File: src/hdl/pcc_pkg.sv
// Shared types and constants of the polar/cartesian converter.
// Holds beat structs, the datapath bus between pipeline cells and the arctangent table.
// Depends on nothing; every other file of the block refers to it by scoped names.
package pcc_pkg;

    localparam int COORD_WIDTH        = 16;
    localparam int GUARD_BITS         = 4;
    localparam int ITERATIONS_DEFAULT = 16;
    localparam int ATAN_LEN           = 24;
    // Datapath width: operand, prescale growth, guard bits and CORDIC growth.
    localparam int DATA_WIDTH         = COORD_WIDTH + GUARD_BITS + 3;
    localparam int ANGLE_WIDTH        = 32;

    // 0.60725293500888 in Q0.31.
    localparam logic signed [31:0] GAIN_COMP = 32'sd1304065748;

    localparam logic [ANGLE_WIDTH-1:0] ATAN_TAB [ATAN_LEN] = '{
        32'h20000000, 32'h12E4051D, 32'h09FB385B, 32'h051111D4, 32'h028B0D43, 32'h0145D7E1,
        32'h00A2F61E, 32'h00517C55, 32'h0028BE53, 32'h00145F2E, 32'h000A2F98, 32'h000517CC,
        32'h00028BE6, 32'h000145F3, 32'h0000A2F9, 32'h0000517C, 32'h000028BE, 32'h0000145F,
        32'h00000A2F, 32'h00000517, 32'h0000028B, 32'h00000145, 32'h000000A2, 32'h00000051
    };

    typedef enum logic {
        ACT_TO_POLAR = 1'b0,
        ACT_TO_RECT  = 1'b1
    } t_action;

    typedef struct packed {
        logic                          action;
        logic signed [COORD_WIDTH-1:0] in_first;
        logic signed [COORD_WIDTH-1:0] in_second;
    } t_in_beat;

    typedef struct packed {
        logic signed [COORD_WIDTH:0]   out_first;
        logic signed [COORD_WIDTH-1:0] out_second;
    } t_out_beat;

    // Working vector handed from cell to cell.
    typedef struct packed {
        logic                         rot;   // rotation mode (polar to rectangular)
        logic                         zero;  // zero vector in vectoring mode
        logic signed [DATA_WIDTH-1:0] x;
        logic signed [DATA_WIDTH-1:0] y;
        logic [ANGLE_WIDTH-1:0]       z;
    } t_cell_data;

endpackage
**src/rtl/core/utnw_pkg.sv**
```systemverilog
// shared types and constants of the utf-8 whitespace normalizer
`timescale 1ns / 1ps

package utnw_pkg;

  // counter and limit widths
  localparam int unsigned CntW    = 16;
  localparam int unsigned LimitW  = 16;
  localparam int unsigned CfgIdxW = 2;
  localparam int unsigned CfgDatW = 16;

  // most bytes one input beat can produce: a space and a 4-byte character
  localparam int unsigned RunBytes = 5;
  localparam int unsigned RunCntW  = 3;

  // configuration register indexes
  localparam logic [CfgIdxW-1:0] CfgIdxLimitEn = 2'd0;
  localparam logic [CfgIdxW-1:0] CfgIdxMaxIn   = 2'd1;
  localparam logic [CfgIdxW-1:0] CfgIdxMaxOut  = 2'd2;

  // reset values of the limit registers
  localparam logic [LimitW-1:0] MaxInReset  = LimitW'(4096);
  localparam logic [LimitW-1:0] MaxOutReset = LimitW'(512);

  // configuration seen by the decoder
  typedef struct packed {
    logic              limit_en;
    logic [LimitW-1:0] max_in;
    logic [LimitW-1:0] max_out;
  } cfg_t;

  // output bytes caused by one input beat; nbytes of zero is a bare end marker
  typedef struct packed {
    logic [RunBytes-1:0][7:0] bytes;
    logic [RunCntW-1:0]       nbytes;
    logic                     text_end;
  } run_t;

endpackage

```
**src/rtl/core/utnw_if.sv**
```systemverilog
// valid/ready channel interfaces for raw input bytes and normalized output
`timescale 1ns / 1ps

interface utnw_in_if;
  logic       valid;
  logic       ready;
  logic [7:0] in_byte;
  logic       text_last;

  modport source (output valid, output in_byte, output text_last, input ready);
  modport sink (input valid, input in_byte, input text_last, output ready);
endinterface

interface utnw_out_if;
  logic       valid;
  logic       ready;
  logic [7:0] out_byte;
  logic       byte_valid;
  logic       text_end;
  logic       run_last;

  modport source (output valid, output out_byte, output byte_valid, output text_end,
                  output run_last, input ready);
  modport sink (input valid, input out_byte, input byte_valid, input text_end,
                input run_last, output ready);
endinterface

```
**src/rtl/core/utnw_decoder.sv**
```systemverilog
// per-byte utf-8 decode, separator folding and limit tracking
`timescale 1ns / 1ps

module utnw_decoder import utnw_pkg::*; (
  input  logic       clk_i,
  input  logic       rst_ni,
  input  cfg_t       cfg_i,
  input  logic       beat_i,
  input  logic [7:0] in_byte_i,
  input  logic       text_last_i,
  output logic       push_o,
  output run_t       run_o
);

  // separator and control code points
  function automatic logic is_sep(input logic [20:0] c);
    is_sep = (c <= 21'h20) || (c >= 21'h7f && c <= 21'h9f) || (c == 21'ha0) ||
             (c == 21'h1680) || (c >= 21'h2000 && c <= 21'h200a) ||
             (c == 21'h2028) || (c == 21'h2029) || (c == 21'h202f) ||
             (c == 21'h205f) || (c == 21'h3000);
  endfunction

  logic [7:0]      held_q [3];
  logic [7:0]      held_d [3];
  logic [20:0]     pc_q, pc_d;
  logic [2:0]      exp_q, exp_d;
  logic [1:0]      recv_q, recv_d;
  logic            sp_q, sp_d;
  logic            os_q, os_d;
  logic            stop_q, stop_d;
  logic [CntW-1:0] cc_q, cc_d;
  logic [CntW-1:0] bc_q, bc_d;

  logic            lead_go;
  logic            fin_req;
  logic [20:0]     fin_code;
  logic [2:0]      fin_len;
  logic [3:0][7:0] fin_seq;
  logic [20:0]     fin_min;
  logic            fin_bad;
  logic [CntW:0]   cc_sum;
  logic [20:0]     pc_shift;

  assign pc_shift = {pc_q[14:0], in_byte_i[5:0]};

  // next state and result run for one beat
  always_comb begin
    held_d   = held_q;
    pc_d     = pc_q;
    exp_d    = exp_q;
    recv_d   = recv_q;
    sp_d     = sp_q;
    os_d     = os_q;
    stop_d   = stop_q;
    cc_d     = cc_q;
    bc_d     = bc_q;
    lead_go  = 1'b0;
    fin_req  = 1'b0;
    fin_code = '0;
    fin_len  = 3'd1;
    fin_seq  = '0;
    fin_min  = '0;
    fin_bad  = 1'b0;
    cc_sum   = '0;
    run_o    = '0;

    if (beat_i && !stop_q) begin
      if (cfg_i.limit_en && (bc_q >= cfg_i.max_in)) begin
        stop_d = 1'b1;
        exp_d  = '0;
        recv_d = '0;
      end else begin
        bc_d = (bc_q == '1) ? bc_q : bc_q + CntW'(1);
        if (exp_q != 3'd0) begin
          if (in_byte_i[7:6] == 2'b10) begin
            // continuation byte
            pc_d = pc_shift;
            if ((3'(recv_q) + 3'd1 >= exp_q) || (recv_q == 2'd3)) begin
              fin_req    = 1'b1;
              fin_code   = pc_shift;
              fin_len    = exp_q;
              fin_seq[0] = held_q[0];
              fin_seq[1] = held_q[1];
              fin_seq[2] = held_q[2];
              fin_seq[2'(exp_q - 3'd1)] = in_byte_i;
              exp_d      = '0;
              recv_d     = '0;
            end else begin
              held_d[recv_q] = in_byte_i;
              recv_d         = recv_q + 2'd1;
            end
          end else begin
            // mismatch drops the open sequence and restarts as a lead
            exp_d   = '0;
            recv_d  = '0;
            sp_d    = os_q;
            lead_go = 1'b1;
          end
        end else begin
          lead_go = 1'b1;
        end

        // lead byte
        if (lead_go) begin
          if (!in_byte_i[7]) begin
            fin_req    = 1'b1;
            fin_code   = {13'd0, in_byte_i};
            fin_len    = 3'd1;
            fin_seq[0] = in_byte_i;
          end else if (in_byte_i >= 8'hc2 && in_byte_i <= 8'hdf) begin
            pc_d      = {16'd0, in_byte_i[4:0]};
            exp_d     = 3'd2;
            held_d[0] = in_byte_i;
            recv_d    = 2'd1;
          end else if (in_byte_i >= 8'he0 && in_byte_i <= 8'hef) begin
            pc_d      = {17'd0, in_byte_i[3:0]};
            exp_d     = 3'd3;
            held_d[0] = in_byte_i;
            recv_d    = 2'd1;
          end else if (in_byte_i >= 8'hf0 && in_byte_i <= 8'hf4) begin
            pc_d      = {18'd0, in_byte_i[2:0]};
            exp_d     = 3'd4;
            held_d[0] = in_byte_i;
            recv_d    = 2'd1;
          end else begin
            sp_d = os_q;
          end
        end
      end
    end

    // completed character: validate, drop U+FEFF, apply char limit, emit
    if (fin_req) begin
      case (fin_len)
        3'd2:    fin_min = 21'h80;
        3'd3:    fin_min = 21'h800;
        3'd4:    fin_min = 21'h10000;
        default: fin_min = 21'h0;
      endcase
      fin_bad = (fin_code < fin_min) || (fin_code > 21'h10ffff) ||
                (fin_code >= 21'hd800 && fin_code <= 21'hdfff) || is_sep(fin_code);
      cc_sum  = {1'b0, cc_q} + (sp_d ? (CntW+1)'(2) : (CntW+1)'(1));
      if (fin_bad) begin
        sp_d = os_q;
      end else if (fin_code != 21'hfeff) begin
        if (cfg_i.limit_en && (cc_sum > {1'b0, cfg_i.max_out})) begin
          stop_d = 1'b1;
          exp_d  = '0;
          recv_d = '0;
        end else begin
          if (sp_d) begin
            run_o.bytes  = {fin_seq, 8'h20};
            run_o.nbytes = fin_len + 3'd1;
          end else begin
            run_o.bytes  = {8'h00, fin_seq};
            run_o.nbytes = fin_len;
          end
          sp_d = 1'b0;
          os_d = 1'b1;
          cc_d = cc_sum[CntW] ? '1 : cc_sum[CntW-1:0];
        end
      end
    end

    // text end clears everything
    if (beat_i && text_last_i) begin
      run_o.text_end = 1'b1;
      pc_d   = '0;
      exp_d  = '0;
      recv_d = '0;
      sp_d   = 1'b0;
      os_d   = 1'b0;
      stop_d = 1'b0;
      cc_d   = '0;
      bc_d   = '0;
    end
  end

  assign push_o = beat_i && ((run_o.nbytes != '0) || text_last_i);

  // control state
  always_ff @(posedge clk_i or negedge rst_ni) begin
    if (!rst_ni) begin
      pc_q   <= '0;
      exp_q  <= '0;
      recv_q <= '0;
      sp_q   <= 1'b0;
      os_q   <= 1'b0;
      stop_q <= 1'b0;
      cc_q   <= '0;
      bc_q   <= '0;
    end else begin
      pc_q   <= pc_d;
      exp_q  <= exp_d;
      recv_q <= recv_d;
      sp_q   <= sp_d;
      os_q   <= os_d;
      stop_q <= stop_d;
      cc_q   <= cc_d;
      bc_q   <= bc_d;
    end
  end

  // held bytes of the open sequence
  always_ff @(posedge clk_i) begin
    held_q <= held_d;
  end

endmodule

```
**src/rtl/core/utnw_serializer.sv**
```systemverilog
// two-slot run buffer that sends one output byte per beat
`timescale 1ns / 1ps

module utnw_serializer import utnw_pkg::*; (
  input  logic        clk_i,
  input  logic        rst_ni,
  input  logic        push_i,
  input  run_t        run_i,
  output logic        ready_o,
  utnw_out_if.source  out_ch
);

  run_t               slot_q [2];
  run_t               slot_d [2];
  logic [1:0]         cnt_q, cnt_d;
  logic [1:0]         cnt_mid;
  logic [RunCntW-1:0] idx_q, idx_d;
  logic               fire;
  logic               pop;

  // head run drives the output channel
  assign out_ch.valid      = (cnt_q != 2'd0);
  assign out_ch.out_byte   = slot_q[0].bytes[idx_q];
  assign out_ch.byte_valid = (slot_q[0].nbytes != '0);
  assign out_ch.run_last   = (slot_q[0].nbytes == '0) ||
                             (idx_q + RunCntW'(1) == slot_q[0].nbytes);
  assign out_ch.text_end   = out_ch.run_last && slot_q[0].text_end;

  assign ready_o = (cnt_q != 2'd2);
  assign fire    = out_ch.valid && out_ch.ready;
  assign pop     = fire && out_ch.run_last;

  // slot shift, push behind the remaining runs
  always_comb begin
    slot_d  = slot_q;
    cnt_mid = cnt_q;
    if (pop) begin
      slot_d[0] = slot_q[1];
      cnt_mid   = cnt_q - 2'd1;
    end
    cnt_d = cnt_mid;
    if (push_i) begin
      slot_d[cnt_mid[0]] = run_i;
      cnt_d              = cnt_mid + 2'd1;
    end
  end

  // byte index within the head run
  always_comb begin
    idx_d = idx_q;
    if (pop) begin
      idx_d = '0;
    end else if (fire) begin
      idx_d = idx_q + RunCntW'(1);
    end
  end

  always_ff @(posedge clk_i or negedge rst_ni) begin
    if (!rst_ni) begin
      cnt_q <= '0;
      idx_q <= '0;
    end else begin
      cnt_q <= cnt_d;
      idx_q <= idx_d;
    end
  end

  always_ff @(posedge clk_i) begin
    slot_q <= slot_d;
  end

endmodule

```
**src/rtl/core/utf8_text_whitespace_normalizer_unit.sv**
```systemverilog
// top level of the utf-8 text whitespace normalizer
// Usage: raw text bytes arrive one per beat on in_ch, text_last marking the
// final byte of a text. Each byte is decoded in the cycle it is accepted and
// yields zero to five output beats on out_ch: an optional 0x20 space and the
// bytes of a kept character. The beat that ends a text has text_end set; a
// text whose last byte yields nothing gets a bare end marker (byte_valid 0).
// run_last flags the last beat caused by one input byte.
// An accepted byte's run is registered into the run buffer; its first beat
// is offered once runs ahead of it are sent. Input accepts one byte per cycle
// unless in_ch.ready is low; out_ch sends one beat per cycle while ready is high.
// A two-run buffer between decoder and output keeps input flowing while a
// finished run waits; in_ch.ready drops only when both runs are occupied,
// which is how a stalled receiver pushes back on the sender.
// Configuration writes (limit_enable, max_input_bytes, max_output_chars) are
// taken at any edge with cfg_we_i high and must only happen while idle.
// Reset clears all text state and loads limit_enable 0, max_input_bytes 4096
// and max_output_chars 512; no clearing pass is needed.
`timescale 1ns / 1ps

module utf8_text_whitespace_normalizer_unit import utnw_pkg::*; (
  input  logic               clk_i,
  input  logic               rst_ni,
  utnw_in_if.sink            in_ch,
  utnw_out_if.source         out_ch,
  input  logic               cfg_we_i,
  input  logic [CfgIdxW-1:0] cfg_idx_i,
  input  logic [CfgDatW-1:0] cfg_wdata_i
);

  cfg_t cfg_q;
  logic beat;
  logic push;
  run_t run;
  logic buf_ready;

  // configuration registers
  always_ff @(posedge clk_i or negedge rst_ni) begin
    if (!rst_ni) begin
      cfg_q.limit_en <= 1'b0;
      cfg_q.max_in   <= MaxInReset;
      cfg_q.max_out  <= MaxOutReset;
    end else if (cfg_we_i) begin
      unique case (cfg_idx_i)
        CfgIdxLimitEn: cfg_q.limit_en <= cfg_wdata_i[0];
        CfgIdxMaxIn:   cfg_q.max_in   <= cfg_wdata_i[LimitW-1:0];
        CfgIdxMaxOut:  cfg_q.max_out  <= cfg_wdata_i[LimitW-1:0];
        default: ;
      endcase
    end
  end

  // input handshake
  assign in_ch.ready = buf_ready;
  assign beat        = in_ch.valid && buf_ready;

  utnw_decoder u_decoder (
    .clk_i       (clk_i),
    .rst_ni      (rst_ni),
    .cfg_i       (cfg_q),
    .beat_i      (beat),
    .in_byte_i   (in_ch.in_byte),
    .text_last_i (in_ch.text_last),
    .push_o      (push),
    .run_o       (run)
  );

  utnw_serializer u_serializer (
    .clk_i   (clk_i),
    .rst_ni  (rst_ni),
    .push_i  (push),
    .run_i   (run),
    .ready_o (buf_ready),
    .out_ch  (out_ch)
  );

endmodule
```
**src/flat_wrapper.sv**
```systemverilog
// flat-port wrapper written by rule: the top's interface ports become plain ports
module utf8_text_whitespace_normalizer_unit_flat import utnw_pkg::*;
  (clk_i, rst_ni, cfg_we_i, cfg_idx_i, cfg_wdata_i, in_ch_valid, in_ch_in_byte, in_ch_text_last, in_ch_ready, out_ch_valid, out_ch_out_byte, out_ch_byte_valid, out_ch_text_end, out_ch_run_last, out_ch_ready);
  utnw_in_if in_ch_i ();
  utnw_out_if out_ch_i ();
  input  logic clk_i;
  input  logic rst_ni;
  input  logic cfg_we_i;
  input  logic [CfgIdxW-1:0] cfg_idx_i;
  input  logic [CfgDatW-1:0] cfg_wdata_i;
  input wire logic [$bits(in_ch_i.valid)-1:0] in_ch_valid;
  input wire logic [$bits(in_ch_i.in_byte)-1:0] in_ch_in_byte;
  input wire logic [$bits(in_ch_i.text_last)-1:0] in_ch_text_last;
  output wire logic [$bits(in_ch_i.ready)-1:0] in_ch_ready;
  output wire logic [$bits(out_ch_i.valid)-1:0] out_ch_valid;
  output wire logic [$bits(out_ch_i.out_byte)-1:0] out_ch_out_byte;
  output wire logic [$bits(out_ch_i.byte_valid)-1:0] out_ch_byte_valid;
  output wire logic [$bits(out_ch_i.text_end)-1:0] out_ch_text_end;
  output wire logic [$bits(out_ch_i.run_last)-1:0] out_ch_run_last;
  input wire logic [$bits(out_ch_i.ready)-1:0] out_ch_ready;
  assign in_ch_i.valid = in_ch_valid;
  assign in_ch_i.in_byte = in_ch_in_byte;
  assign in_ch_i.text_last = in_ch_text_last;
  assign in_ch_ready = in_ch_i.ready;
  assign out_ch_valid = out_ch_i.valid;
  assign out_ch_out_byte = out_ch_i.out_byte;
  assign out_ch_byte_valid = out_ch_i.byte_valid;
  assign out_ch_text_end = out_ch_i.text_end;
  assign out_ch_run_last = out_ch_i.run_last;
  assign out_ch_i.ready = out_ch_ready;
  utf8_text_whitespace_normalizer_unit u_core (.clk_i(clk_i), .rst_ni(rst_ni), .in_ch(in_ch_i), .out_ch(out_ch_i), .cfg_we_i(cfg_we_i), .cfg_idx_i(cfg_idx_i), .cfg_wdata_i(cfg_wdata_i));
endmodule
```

Task to complete: The lines needed are the ones from the first line of the entries through the line that contains "package pcc_pkg;", given again without any change.

Answer to the problem:
File: src/hdl/pcc_pkg.sv
// Shared types and constants of the polar/cartesian converter.
// Holds beat structs, the datapath bus between pipeline cells and the arctangent table.
// Depends on nothing; every other file of the block refers to it by scoped names.
package pcc_pkg;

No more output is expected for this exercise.